• [Assigned task] Scan the entries below line by line and state how many lines contain the string "original", giving only the number.

[Records to process — start]

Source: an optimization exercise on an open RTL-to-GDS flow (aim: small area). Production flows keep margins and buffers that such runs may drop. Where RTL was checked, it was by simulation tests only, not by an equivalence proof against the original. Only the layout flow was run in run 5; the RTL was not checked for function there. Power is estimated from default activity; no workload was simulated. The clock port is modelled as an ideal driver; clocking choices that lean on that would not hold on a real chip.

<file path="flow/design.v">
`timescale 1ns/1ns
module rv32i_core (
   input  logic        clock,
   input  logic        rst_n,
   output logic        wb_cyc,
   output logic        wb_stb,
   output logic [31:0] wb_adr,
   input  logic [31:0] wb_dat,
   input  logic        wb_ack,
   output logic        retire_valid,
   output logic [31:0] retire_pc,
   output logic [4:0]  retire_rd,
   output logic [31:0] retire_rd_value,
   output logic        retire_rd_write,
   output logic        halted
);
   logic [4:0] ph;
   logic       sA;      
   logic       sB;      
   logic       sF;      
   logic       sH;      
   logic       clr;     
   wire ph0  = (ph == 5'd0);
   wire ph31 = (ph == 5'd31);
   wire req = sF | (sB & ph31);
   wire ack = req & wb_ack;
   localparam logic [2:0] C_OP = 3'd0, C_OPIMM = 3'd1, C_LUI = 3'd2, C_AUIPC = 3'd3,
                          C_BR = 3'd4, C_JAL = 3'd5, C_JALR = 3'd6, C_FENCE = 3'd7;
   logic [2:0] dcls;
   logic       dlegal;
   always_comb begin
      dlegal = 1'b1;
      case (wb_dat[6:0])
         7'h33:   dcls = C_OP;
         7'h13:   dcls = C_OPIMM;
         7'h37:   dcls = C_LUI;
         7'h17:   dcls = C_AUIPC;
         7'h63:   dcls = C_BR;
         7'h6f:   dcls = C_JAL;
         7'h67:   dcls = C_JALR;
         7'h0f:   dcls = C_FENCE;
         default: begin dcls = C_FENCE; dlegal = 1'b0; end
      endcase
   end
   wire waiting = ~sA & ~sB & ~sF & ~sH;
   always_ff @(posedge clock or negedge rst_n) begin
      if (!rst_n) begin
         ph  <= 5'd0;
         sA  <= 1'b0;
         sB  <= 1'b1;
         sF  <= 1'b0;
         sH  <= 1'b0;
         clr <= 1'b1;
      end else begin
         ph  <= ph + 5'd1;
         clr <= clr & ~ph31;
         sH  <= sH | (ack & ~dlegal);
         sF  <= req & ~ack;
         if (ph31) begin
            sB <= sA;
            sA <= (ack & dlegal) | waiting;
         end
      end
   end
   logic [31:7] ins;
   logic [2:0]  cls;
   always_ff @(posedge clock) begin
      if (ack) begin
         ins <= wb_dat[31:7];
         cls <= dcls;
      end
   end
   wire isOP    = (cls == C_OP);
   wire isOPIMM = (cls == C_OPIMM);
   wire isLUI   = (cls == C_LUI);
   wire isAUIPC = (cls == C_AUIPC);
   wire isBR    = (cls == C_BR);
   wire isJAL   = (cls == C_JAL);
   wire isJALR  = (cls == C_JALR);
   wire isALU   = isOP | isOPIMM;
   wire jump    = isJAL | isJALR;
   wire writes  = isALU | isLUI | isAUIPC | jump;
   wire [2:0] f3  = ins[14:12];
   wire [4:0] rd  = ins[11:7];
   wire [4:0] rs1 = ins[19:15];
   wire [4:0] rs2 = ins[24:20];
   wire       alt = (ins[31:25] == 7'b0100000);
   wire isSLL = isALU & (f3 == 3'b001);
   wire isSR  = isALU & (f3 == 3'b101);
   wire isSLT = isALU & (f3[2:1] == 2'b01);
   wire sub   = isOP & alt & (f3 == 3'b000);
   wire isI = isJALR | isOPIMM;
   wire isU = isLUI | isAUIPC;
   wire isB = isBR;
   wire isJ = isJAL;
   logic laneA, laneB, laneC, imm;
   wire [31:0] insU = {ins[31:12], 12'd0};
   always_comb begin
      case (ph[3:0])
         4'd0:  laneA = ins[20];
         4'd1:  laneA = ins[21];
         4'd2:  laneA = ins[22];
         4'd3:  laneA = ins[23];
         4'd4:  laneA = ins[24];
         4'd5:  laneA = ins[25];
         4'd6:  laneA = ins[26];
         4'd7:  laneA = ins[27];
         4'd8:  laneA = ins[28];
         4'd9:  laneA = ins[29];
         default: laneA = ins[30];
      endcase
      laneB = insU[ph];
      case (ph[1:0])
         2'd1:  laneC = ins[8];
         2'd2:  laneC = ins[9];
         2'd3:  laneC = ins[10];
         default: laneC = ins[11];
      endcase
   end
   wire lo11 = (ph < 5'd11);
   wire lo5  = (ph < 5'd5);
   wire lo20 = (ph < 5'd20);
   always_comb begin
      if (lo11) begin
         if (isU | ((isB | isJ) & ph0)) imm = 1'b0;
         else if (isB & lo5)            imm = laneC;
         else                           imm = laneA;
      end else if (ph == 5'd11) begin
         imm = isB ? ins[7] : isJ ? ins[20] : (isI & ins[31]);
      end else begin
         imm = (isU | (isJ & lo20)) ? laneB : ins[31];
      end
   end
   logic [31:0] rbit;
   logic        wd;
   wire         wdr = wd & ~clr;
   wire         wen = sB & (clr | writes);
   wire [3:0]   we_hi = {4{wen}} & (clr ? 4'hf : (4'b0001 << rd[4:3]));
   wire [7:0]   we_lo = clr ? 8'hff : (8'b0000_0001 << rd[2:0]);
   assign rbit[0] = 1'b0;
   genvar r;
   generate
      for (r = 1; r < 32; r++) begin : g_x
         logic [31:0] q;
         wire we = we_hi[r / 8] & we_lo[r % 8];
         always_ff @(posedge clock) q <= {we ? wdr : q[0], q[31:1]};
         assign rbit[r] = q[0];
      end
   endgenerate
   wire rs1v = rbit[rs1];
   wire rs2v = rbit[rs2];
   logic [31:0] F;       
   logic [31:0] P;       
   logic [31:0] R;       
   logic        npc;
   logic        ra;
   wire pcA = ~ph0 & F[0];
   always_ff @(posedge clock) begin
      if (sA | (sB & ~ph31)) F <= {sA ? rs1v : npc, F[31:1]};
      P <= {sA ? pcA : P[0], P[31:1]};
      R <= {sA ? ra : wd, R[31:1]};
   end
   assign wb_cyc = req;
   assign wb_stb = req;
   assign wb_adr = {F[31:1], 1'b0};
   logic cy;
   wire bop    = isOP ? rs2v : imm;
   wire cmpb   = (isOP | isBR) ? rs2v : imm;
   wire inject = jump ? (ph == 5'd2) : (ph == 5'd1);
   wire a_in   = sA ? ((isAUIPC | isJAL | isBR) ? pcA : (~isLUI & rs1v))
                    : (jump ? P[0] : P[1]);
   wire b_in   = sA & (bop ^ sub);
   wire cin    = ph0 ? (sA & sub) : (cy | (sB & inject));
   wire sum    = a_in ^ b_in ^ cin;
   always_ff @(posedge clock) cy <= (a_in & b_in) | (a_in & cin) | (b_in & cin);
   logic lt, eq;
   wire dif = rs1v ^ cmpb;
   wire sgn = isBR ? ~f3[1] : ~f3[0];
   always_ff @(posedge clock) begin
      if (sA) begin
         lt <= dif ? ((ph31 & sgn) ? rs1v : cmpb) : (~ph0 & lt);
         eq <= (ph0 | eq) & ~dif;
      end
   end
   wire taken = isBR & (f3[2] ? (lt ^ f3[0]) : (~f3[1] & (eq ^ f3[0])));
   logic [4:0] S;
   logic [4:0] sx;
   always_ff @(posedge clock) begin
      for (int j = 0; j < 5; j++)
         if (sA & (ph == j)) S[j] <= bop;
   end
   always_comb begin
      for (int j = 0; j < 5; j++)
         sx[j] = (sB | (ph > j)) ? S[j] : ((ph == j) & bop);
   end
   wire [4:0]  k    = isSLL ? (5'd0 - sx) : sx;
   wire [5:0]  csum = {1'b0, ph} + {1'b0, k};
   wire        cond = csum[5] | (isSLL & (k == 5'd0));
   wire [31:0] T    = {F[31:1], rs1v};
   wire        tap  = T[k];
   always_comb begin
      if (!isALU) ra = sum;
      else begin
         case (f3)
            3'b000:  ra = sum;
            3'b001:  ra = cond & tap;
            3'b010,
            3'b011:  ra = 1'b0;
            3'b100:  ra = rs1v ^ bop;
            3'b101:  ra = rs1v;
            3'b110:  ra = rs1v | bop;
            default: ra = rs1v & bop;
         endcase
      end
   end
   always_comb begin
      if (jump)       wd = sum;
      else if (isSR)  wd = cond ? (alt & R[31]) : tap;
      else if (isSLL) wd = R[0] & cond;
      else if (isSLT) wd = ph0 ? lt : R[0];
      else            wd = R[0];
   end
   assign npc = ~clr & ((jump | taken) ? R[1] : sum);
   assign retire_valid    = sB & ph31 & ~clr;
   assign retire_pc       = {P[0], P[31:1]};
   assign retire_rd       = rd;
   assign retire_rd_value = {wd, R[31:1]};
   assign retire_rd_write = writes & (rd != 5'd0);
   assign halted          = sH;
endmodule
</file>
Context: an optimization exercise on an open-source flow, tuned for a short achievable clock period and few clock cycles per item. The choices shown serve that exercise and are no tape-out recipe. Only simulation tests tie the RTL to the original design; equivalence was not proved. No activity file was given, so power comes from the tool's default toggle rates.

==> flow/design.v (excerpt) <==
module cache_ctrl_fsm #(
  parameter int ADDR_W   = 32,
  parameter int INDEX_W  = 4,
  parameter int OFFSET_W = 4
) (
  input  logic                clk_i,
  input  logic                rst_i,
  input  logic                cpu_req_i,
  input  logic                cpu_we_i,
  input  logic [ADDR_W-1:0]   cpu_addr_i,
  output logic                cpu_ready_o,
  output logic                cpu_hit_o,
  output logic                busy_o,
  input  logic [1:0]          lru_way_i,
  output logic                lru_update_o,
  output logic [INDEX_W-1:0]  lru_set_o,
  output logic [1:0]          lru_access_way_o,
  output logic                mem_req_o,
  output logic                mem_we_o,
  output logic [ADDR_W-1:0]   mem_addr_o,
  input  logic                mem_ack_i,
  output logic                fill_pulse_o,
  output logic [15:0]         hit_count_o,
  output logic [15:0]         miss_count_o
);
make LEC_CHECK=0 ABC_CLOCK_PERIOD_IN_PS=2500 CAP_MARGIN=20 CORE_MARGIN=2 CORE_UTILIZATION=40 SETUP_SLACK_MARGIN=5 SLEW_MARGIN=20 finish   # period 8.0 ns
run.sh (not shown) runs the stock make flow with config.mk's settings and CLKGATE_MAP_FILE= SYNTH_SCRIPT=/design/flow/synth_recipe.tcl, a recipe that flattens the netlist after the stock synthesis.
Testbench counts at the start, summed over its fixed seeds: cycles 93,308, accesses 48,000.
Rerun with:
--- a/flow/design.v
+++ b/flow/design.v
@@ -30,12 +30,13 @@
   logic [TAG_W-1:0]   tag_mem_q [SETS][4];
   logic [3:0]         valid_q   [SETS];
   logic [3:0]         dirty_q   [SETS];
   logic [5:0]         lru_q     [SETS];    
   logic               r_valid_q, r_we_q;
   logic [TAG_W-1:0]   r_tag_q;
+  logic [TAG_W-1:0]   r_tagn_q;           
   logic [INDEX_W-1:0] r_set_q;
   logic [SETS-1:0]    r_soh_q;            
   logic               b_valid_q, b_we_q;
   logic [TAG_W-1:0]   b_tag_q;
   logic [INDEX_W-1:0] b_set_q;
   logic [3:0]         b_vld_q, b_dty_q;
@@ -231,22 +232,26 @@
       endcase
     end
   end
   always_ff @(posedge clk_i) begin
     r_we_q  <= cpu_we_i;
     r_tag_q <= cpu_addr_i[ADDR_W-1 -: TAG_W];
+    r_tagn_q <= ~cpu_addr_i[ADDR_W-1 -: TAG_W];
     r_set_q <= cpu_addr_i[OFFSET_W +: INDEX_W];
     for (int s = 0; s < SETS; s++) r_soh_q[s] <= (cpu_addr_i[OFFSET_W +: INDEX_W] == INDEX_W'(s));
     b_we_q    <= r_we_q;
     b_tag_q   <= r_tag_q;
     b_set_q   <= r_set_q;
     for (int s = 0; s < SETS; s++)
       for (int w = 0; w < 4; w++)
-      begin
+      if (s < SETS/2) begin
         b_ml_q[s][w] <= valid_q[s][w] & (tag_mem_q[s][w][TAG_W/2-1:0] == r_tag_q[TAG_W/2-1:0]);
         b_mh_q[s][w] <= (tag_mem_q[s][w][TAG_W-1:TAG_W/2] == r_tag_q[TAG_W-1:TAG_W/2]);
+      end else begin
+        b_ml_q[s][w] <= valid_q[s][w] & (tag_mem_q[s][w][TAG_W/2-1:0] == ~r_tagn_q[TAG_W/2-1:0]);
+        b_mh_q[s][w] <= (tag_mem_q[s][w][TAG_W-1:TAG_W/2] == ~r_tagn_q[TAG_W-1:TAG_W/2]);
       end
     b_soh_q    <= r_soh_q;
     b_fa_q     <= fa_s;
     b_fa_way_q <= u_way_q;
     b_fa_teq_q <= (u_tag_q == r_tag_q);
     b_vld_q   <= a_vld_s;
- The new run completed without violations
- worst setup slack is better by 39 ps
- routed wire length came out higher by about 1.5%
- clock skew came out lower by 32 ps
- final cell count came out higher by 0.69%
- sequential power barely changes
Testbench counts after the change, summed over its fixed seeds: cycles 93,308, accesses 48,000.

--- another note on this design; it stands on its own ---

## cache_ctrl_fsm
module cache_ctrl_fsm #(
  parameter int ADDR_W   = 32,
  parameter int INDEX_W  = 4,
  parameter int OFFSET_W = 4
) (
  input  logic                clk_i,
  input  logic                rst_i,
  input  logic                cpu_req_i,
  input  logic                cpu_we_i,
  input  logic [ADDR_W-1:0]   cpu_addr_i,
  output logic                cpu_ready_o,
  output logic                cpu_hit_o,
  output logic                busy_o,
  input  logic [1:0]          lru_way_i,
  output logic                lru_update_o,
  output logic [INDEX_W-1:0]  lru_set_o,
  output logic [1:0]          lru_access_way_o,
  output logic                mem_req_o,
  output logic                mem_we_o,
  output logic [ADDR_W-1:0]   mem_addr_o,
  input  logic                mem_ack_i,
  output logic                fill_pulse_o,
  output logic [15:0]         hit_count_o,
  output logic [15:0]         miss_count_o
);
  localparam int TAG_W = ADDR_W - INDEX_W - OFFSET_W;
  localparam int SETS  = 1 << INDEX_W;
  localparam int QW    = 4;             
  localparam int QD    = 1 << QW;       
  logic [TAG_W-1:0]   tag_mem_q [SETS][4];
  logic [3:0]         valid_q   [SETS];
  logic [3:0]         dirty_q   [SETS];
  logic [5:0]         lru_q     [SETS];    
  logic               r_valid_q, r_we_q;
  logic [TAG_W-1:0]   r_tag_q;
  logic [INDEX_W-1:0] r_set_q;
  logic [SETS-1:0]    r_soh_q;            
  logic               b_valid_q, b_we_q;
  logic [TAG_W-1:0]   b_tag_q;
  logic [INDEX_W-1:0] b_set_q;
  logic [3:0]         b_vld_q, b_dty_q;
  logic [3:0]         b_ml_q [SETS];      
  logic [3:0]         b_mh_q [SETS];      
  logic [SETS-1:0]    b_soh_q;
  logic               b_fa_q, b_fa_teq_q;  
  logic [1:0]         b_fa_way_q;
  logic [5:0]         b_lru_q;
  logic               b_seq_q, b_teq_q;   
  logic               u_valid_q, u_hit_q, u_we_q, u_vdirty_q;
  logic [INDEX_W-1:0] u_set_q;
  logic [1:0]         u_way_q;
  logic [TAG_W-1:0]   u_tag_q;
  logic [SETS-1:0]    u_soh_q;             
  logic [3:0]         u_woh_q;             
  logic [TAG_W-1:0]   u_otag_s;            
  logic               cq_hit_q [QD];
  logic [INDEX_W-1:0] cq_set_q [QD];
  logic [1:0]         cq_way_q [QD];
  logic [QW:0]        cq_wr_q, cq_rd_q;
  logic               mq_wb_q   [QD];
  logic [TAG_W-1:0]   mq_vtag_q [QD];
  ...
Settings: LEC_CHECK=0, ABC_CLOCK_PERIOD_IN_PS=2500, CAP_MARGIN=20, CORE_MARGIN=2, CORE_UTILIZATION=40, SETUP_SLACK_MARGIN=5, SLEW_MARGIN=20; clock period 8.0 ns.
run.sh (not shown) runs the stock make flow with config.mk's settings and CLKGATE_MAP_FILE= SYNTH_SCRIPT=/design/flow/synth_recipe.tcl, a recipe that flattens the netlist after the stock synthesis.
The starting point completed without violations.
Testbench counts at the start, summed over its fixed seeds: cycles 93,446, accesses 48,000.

[Records to process — finish]

• [Finished exercise] 2